Untung mengatakan, ada banyak yang
harus ditaati oleh perusahaan sebagai perlindungan keselamatan dari pengguna
jalan umum. Ini mengacu pada Undang-Undang (UU) Nomor 38 tahun 2004 tentang
Jalan, dan Peraturan Pemerintah (PP) Nomor 34 tahun 2006 tentang Jalan.
Aturan itu yang harus ditaati oleh perusahaan. Jangan malah
membahayakan pengguna jalan lain, dan aparat juga jangan tingal diam,” harap dia.

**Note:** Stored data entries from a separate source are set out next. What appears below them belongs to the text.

File: config.mk
export PLATFORM = sky130hd
export DESIGN_NAME = flash_op_sched
export DESIGN_NICKNAME = d
export VERILOG_FILES = /design/src/rtl/flash_op_sched.sv
export SDC_FILE = /design/constraint.sdc
export NUM_CORES = 1
export LEC_CHECK = 0
export BUFFER_PORTS_ARGS = -buffer_cell sky130_fd_sc_hd__buf_2
export CORE_MARGIN = 5
export CORE_UTILIZATION = 58
export CTS_CLUSTER_DIAMETER = 150
export CTS_CLUSTER_SIZE = 10
export DETAILED_ROUTE_END_ITERATION = 10
export PLACE_DENSITY = 0.77
export RECOVER_POWER = 50
export SYNTH_ARGS = -nofsm -noshare
export SYNTH_HDL_FRONTEND = slang
export SYNTH_SLANG_ARGS = --single-unit
File: constraint.sdc
create_clock -name sclk -period 3.16 [get_ports sclk]
set_input_delay 0.632 -clock sclk [delete_from_list [all_inputs] [get_ports sclk]]
set_output_delay 0.632 -clock sclk [all_outputs]
set_load 0.05 [all_outputs]
File: src/rtl/flash_op_sched.sv
// flash_op_sched: sequences SPI flash page-program and sector-erase operations
// (write enable, command, address, data, status polling) over a byte engine.
module flash_op_sched #(
  parameter int CS_GAP  = 4,
  parameter int FIFO_AW = 4
) (
  input  logic        sclk,
  input  logic        rst,
  input  logic        op_req,
  input  logic        op_type,
  input  logic [23:0] op_addr,
  input  logic [7:0]  wr_data,
  input  logic        wr_vld,
  input  logic        wr_last,
  output logic        wr_rdy,
  output logic        busy,
  output logic        wr_end_flag,
  output logic        ce_end_flag,
  output logic        spi_start,
  output logic [7:0]  spi_tx,
  output logic        spi_cs_n,
  input  logic        spi_done,
  input  logic [7:0]  spi_rx
);
  localparam int CW = CS_GAP > 4 ? $clog2(CS_GAP) : 2;
  localparam logic [CW-1:0] GAP_END = CW'(CS_GAP - 1);

  typedef enum logic [3:0] {IDLE, WREN, GAP1, CMD, ADDR, DATA, GAP2, POLL, CHECK, DONE} state_t;
  state_t state, nxt;

  logic [CW-1:0]    cnt;
  logic [23:0]      addr;
  logic             op, wrap, issued, lst, done, push, pop, empty, gap_end, rx_unused;
  logic [8:0]       mem [2**FIFO_AW];
  logic [FIFO_AW:0] wp, rp;
  logic [8:0]       head;
  logic [7:0]       tx_byte;

  assign empty       = wp == rp;
  assign wr_rdy      = wp != {~rp[FIFO_AW], rp[FIFO_AW-1:0]};
  assign push        = wr_vld && wr_rdy;
  assign head        = mem[rp[FIFO_AW-1:0]];
  assign pop         = spi_start && state == DATA;
  assign done        = spi_done && issued;
  assign gap_end     = cnt == GAP_END;
  assign busy        = state != IDLE;
  assign wr_end_flag = state == DONE && !op;
  assign ce_end_flag = state == DONE && op;
  assign rx_unused   = ^spi_rx[7:1];
  // after a page-wrap poll, WREN first holds cs_n high for a full gap
  assign spi_cs_n    = !(state inside {CMD, ADDR, DATA, POLL, CHECK} || (state == WREN && !wrap));
  assign spi_start   = !issued && (state inside {CMD, ADDR, POLL, CHECK} ||
                       (state == WREN && !wrap) || (state == DATA && !empty));
  assign spi_tx      = spi_start ? tx_byte : 8'h00;

  always_comb begin
    tx_byte = state == WREN ? 8'h06 :
              state == CMD  ? (op ? 8'hD8 : 8'h02) :
              state == ADDR ? (cnt == '0 ? addr[23:16] : cnt == CW'(1) ? addr[15:8] : addr[7:0]) :
              state == DATA ? head[7:0] :
              state == POLL ? 8'h05 : 8'h00;
  end

  always_comb begin
    nxt = state;
    unique case (state)
      IDLE:    nxt = op_req ? WREN : IDLE;
      WREN:    nxt = done ? GAP1 : WREN;
      GAP1:    nxt = gap_end ? CMD : GAP1;
      CMD:     nxt = done ? ADDR : CMD;
      ADDR:    nxt = done && cnt == CW'(2) ? (op ? GAP2 : DATA) : ADDR;
      DATA:    nxt = done && (lst || addr[7:0] == 8'h00) ? GAP2 : DATA;
      GAP2:    nxt = gap_end ? POLL : GAP2;
      POLL:    nxt = done ? CHECK : POLL;
      CHECK:   nxt = !done ? CHECK : spi_rx[0] ? GAP2 : wrap ? WREN : DONE;
      DONE:    nxt = IDLE;
      default: nxt = IDLE;
    endcase
  end

  always_ff @(posedge sclk or posedge rst)
    if (rst) state <= IDLE;
    else state <= nxt;

  always_ff @(posedge sclk or posedge rst) begin
    if (rst) begin
      cnt    <= '0;
      addr   <= '0;
      op     <= 1'b0;
      wrap   <= 1'b0;
      issued <= 1'b0;
      lst    <= 1'b0;
      wp     <= '0;
      rp     <= '0;
    end else begin
      issued <= spi_start || (issued && !spi_done);
      if (push) wp <= wp + 1'b1;
      if (state == IDLE && op_req) begin
        op   <= op_type;
        addr <= op_addr;
        wrap <= 1'b0;
      end else if (pop) begin
        rp   <= rp + 1'b1;
        lst  <= head[8];
        addr <= addr + 24'd1;
      end
      // a non-final byte that completes a page forces a poll and restart
      if (state == DATA && done && !lst && addr[7:0] == 8'h00) wrap <= 1'b1;
      if (state == WREN && wrap && gap_end) wrap <= 1'b0;
      if (nxt != state) cnt <= '0;
      else if (state inside {GAP1, GAP2} || (state == WREN && wrap)) cnt <= gap_end ? '0 : cnt + CW'(1);
      else if (state == ADDR && done) cnt <= cnt + CW'(1);
    end
  end

  always_ff @(posedge sclk)
    if (push) mem[wp[FIFO_AW-1:0]] <= {wr_last, wr_data};
endmodule

; After elaboration in Yosys (flattened, before gate mapping)
; Memories as Yosys holds them, arrays and structs flattened.
; Cells that the tools add are included.
[op_classes]
addsub = 4
eq_ne = 15
mux = 33
bitwise = 2
n_reduce_logical = 42
[op_table]
columns = cell, count
row1 = two-way mux 8 bit, 8
row2 = two-way mux 24 bit, 2
row3 = one-hot mux 4 bit (9 select lines), 1
row4 = adder 24 x 1 -> 24 bit (second input constant), 1
row5 = logical AND 1 bit, 18
row6 = equality test 4 x 3 -> 1 bit (second input constant), 4
row7 = two-way mux 2 bit, 8
row8 = two-way mux 4 bit, 4
row9 = adder 5 x 1 -> 5 bit (second input constant), 2
row10 = equality test 4 x 2 -> 1 bit (second input constant), 2
row11 = equality test 4 bit (second input constant), 2
row12 = zero test 8 bit, 1
row13 = two-way mux 1 bit, 8
row14 = nonzero test 4 bit, 2
row15 = zero test 1 bit, 7
row16 = logical OR 1 bit, 6
row17 = two-way mux 3 bit, 2
row18 = nonzero test 3 bit, 2
row19 = equality test 5 bit, 1
row20 = inequality test 5 bit, 1
row21 = nonzero test 5 bit, 1
row22 = equality test 2 bit (second input constant), 2
row23 = equality test 4 x 1 -> 1 bit (second input constant), 1
row24 = zero test 4 bit, 1
row25 = 7 further kinds, 9
[totals]
regBits = 44
mem_bits_rw = 144
input_bits = 47
out_inout_bits = 14
word_cells = 106
mem_count = 1
[mem_list]
columns = memory, depth, word_bits, read_ports, rd_clocked_by_memory_dff, write_ports, line
row1 = mem, 16, 9, 1, 0, 1, 34  ; logic [8:0] mem [2**FIFO_AW];

; Depth between registers and ports, before layout
[depth]
depth_word = 8
mapped_depth = 8
ltp_nobuf = 7

; Least setup slack after synthesis
; Ideal clock, no wire load.
[synth_path]
path_kind = flip-flop to output port
from = reg rp[1]
to = out spi_tx[6]
t_arrival_ns = 2.772
path_slack_ns = -0.244
path_stages_with_launch = 7
n_path_buf = 2
cell_sequence = dfrtp_1 buf_1 clkbuf_1 mux4_2 mux4_2 nor2_1 a211oi_1
[synth_between]
elab_chain_len = 6
word_cells_on_any_way = 11
classes_between = 1 x eq/ne / 5 x mux / 4 x reduce/logical / 1 x memory
[synth_lines]
columns = element, line
row1 = from (decl), 35  ; logic [FIFO_AW:0] wp, rp;
row2 = from (signal assigned), 103  ; rp <= rp + 1'b1;
row3 = memory (16 x 9 bit) or equality test 5 bit (tied branches), n/a
row4 = two-way mux 8 bit or zero test 1 bit (tied branches), "60, 53"
row5 = two-way mux 8 bit or logical AND 1 bit (tied branches), "59, 53"
row6 = two-way mux 8 bit or logical OR 1 bit (tied branches), "58, 53"
row7 = two-way mux 8 bit or logical AND 1 bit (tied branches), "57, 52"
row8 = two-way mux 8 bit *, 54  ; assign spi_tx = spi_start ? tx_byte : 8'h00;
row9 = to (decl), 20  ; output logic [7:0] spi_tx,
; Every way passes the cells marked *; elsewhere a longest branch is shown, timed or not.

; Worst setup path after layout
[layout_path]
from = reg rp[0]
to = out spi_tx[2]
; Same word-level chain as after synthesis.

==> reports/results.tsv <==
metric	value	unit
critPathTopFamily	multiplexers	
ctsHoldBuffers	0	
vias	5897	
synth_top_area_share	49.3	%
cts.htree.levels	4	
clkPwrFrac	22.7	%
hold_ws	396	ps
yosysMostFrequentCell	edfxtp_1	
netlist_area	8770	sq um
grt_pass1_vias	5855	
p_sw	3.61	mW
async_flop_share	23.4	%
ios	61	
multiInputGateArea	3250	sq um
drt-initial-drc-count	542	
die_x	133	um
cpPeakStageDelay	560	ps
dp_slack	204	ps
die-area	17700	sq um
avgSynthCellArea	14.3	sq um
row_count	45	
power.internal	5.92	mW
power_density	917	nW/um^2
leakage	3.68	nW
cts-root-buf	clkbuf_16	
syn_inst	612	
period_minus_slack	3220	ps
maxCapViolations	0	
gr-usage-all-layers	25.5	%
hp-class	in2reg	
cts_buffer_depth	2	
setup_ws	-56.8	ps
ant_nets	0	
grt_max_degree	35	
routedWlPerCell	24.4	um
worst_pin_slew	1130	ps
violations	negative setup slack	
dp_hpwl	13.7	mm
synth_area_leaders	edfxtp_1 (49%), dfrtp_1 (13%), mux4_2 (11%)	
start_kind	flop	
overflow	0	
cp-end-kind	primary output	
via_per_inst	6.57	
cp_slowest_cell	mux4_2	
max-slew-margin-rel	25.0	%
fin_area	10400	sq um
layout-drive-gt1-share	29.6	%
crit_start	rp[0]	
syn_to_final_growth	18.4	%
grt_pass1_wl	33.8	mm
fin_skew	12.3	ps
synthTopCellsByCount	edfxtp_1 (144), dfrtp_1 (44), nand2_1 (44), mux4_2 (43), nor2_1 (38)	
clk_latency	440	ps
yosysSeqAreaShare	61.8	%
synth.net_count	670	
cts.sinks	188	
status	finished with violations	
finalCritPeriodShare	102	%
dieHeight	133	um
place.gp.congestion	0.985	
worstPathMaxFanout	6	
hp-start	op_type	
n_antenna_cell	0	
wirelength	21.9	mm
seqPwrFrac	37.0	%
yosys.area.top_type	edfxtp_1	
place_area	9460	sq um
drv_slew	0	
timing.fmax	311	MHz
setup_viol_count_final	7	
vdd_ir_drop_max	634	uV
synth-edff-count	144	
crit_type	reg2out	
core_area	15000	sq um
pwr-share-comb	40.2	%
cts_tree	done	
r2r-start	rp[0]	
ys_ff_latch	188	
ys.flop_type	edfxtp_1	
start_util	58.4	%
clk_pin_slew	80	ps
drc	0	
seqCellArea	5430	sq um
ys.warnings.count	0	
crit_chain	buf_12, buf_12, mux4_2, mux2i_4, mux2i_1, o2111ai_1, a21oi_1, buf_4	
rsz0062_at_grt	true	
swShare	37.9	%
antenna_found_initial	0	
nFillCells	943	
cp_data_required_time	2530	ps
dr.pass1.iters	7	
crit_top_cell	buf_12	
numPortBuffers	53	
crit_buf_inv	3	
critPathArrivalTime	2580	ps
cts_buffers	17	
fin_nets	755	
finalHoldViolCount	0	
synthDistinctLibCells	60	
state kept, by name, summed over array words and instances, names as in the netlist:
signal	flops
op	1
state	4
rp	5
lst	1
issued	1
cnt	2
wp	5
wrap	1
addr	24
mem	144
logic make-up after synthesis:
group	count (synthesis)	share of synthesized area, %
and+or+nand+nor	184	11.2
DFF	188	61.8
AOI/OAI and AO/OA	91	7.32
muxes	68	14.0
buffers and inverters	56	2.68
xor gates and xnor gates	14	1.40
adders and majority gates	11	1.57
layout by cell type (no fill, tap or decap), types with 13 or more instances in the layout:
cell,synthesis,layout
o21ai_0,14,13
nand4_1,16,16
mux4_2,43,43
nor2_1,38,33
edfxtp_1,144,144
dfrtp_1,44,39
clkbuf_16,0,17
mux2i_1,17,16
buf_4,2,43
inv_1,17,17
buf_2,13,36
nand3_1,16,15
nand2_1,44,44
layer usage:
layer / part of all wire, % / GRT usage, %
met3: 6.7 / 4.87
met4: 2.9 / 8.55
met2: 53 / 45.0
met1: 37 / 31.7
met5: 0 / 0
final timing paths:
path / endpoint / depth (start not counted) / slack, ps
max in group asynchronous: state[0] / 3 / 1080
worst max register to register: mem[15][2] / 8 / 550
worst min-delay path: op / 3 / 400
min in group asynchronous: addr[22] / 2 / 440
worst min register to register: rp[4] / 1 / 500
worst max-delay path: spi_tx[2] / 8 / -60
power by group through the flow:
stage / Sequential [mW] / Clock (mW) / Combinational [mW]
2_1_floorplan: 3.34 / 0 / 2.41
3_3_place_gp: 3.51 / 0 / 3.10
5_1_grt: 3.58 / 2.30 / 4.07
3_5_place_dp: 3.55 / 0 / 3.21
4_1_cts: 3.51 / 2.17 / 3.72
6_report: 3.53 / 2.17 / 3.84
through the flow:
step	util, %	total power [mW]	cells	TNS [ps]
floorplan	-	5.75	612	-387
global placement	62.9	6.61	853	0
detailed placement	62.9	6.75	853	0
CTS	68.9	9.39	897	-223
global route	69.1	9.95	898	-625
finish	69.1	9.53	898	-270
area by class of cell:
class | count | share of cell area [%]
inverter | 17 | 0.614
tap | 188 | 2.26
timing repair buffer | 105 | 7.71
clock buffer | 17 | 4.09
sequential | 188 | 52.3
clock inverter | 15 | 1.76
multi-input combinational | 368 | 31.3
worst reg2reg max path: stages, from the launching register on:
cell and delay, ps:
dfrtp_2 430, buf_12 150, buf_16 150, xnor2_2 130, and4_1 200, a21boi_1 150
clkbuf_1 330, nand4_1 210, inv_1 490
timing repair:
| item | 4_1_cts | 5_1_grt |
|---|---|---|
| setup buffers | 9 | 2 |
| pin swaps | 9 | 8 |
| gates cloned | 3 | 0 |
| resized for setup | 35 | 19 |
| setup endpoints to repair | 9 | 9 |
Power figures use the tool's default switching activity.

Hal senada dijelaskan Anggota DPRD Gumas, Pdt Rayaniatie
Djangkan mengatakan berdasarkan hasil Rapat Dengar Pendapat (RDP) yang digelar beberapa
waktu lalu, disepakati bahwa aktivitas angkutan kayu Log yang menggunakan jalan
umum, harus dihentikan karena sangat membahayakan bagi pengguna jalan lain
khususnya masyarakat.

“Silahkan saja kalau aparat dan instansi terkait melakukan
penindakan kalau memang itu tidak sesuai dengan UUD dari Perhubungan, termasuk Perda.
Juga kalau tidak sesuai yang mereka lakukan itu dan sesuai statmen dari Kasatlantas
Gumas di media beberapa waktu lalu, maka lakukan saja  tindakan seperti penilangan,” demikian dia.